* [TASK GOAL]:
Write out the records that follow with every word intact.

* [DATA EXTRACT]:
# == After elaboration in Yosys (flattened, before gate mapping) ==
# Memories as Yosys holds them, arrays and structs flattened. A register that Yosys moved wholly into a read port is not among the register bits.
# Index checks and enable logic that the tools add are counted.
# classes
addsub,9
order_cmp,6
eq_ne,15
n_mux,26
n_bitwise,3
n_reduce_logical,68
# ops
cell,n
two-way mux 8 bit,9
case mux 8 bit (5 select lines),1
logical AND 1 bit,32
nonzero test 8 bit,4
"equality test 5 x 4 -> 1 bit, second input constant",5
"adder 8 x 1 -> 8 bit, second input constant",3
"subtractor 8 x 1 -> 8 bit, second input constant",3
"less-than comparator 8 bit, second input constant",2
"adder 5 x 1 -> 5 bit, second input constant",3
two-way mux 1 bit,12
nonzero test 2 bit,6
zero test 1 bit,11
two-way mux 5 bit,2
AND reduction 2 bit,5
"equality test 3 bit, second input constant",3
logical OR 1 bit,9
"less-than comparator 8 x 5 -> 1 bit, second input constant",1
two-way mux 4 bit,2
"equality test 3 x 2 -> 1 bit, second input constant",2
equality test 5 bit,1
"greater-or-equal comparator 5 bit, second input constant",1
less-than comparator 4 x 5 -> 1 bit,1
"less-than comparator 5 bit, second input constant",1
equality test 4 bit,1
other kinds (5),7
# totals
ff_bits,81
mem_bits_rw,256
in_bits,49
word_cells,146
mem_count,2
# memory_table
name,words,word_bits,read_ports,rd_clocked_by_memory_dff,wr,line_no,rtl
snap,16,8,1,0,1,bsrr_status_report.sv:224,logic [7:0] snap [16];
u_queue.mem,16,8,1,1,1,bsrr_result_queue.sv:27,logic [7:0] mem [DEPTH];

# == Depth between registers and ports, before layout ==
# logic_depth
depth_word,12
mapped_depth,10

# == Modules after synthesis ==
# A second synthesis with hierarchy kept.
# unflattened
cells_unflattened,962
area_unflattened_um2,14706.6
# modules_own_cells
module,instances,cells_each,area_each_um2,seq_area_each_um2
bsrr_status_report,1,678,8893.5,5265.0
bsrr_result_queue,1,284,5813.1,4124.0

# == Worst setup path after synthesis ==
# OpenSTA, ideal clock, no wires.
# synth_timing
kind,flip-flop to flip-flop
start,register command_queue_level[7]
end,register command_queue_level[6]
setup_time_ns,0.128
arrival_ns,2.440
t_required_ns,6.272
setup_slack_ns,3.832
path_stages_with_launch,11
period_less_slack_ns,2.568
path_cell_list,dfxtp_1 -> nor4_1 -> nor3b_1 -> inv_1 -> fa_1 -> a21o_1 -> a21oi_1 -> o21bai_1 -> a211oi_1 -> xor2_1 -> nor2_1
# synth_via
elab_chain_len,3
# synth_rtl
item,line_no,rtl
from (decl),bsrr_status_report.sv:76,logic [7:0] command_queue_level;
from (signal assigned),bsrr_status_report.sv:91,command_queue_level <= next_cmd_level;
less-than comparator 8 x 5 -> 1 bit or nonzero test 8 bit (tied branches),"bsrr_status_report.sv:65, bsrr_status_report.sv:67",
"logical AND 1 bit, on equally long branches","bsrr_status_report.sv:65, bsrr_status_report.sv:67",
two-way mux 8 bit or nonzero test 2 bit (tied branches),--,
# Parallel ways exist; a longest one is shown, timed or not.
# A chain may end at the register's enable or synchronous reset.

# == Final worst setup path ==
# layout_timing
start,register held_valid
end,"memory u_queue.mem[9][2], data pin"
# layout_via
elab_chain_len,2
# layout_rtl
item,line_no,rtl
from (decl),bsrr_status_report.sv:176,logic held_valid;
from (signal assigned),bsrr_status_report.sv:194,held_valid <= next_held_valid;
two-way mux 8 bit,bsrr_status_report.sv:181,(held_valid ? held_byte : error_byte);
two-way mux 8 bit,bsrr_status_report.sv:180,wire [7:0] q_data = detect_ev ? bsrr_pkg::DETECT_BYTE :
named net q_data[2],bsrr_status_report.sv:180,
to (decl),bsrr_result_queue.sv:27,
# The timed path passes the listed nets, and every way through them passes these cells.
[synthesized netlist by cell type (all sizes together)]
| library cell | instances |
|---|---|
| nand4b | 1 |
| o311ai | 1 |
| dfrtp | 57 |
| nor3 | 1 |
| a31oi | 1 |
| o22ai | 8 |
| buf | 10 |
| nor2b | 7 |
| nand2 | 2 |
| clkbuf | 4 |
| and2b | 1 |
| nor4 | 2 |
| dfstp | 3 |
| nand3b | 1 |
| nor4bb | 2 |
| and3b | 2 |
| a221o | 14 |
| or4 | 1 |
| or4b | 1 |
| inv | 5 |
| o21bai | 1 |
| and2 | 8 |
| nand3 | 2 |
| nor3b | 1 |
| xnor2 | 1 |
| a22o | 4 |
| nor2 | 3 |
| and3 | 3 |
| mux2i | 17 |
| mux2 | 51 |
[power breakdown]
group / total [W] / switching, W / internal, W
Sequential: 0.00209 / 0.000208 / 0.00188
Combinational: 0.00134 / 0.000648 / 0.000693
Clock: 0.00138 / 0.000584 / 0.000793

* [EXERCISE RESPONSE]:
# == After elaboration in Yosys (flattened, before gate mapping) ==
# Memories as Yosys holds them, arrays and structs flattened. A register that Yosys moved wholly into a read port is not among the register bits.
# Index checks and enable logic that the tools add are counted.
# classes
addsub,9
order_cmp,6
eq_ne,15
n_mux,26
n_bitwise,3
n_reduce_logical,68
# ops
cell,n
two-way mux 8 bit,9
case mux 8 bit (5 select lines),1
logical AND 1 bit,32
nonzero test 8 bit,4
"equality test 5 x 4 -> 1 bit, second input constant",5
"adder 8 x 1 -> 8 bit, second input constant",3
"subtractor 8 x 1 -> 8 bit, second input constant",3
"less-than comparator 8 bit, second input constant",2
"adder 5 x 1 -> 5 bit, second input constant",3
two-way mux 1 bit,12
nonzero test 2 bit,6
zero test 1 bit,11
two-way mux 5 bit,2
AND reduction 2 bit,5
"equality test 3 bit, second input constant",3
logical OR 1 bit,9
"less-than comparator 8 x 5 -> 1 bit, second input constant",1
two-way mux 4 bit,2
"equality test 3 x 2 -> 1 bit, second input constant",2
equality test 5 bit,1
"greater-or-equal comparator 5 bit, second input constant",1
less-than comparator 4 x 5 -> 1 bit,1
"less-than comparator 5 bit, second input constant",1
equality test 4 bit,1
other kinds (5),7
# totals
ff_bits,81
mem_bits_rw,256
in_bits,49
word_cells,146
mem_count,2
# memory_table
name,words,word_bits,read_ports,rd_clocked_by_memory_dff,wr,line_no,rtl
snap,16,8,1,0,1,bsrr_status_report.sv:224,logic [7:0] snap [16];
u_queue.mem,16,8,1,1,1,bsrr_result_queue.sv:27,logic [7:0] mem [DEPTH];

# == Depth between registers and ports, before layout ==
# logic_depth
depth_word,12
mapped_depth,10

# == Modules after synthesis ==
# A second synthesis with hierarchy kept.
# unflattened
cells_unflattened,962
area_unflattened_um2,14706.6
# modules_own_cells
module,instances,cells_each,area_each_um2,seq_area_each_um2
bsrr_status_report,1,678,8893.5,5265.0
bsrr_result_queue,1,284,5813.1,4124.0

# == Worst setup path after synthesis ==
# OpenSTA, ideal clock, no wires.
# synth_timing
kind,flip-flop to flip-flop
start,register command_queue_level[7]
end,register command_queue_level[6]
setup_time_ns,0.128
arrival_ns,2.440
t_required_ns,6.272
setup_slack_ns,3.832
path_stages_with_launch,11
period_less_slack_ns,2.568
path_cell_list,dfxtp_1 -> nor4_1 -> nor3b_1 -> inv_1 -> fa_1 -> a21o_1 -> a21oi_1 -> o21bai_1 -> a211oi_1 -> xor2_1 -> nor2_1
# synth_via
elab_chain_len,3
# synth_rtl
item,line_no,rtl
from (decl),bsrr_status_report.sv:76,logic [7:0] command_queue_level;
from (signal assigned),bsrr_status_report.sv:91,command_queue_level <= next_cmd_level;
less-than comparator 8 x 5 -> 1 bit or nonzero test 8 bit (tied branches),"bsrr_status_report.sv:65, bsrr_status_report.sv:67",
"logical AND 1 bit, on equally long branches","bsrr_status_report.sv:65, bsrr_status_report.sv:67",
two-way mux 8 bit or nonzero test 2 bit (tied branches),--,
# Parallel ways exist; a longest one is shown, timed or not.
# A chain may end at the register's enable or synchronous reset.

# == Final worst setup path ==
# layout_timing
start,register held_valid
end,"memory u_queue.mem[9][2], data pin"
# layout_via
elab_chain_len,2
# layout_rtl
item,line_no,rtl
from (decl),bsrr_status_report.sv:176,logic held_valid;
from (signal assigned),bsrr_status_report.sv:194,held_valid <= next_held_valid;
two-way mux 8 bit,bsrr_status_report.sv:181,(held_valid ? held_byte : error_byte);
two-way mux 8 bit,bsrr_status_report.sv:180,wire [7:0] q_data = detect_ev ? bsrr_pkg::DETECT_BYTE :
named net q_data[2],bsrr_status_report.sv:180,
to (decl),bsrr_result_queue.sv:27,
# The timed path passes the listed nets, and every way through them passes these cells.
[synthesized netlist by cell type (all sizes together)]
| library cell | instances |
|---|---|
| nand4b | 1 |
| o311ai | 1 |
| dfrtp | 57 |
| nor3 | 1 |
| a31oi | 1 |
| o22ai | 8 |
| buf | 10 |
| nor2b | 7 |
| nand2 | 2 |
| clkbuf | 4 |
| and2b | 1 |
| nor4 | 2 |
| dfstp | 3 |
| nand3b | 1 |
| nor4bb | 2 |
| and3b | 2 |
| a221o | 14 |
| or4 | 1 |
| or4b | 1 |
| inv | 5 |
| o21bai | 1 |
| and2 | 8 |
| nand3 | 2 |
| nor3b | 1 |
| xnor2 | 1 |
| a22o | 4 |
| nor2 | 3 |
| and3 | 3 |
| mux2i | 17 |
| mux2 | 51 |
[power breakdown]
group / total [W] / switching, W / internal, W
Sequential: 0.00209 / 0.000208 / 0.00188
Combinational: 0.00134 / 0.000648 / 0.000693
Clock: 0.00138 / 0.000584 / 0.000793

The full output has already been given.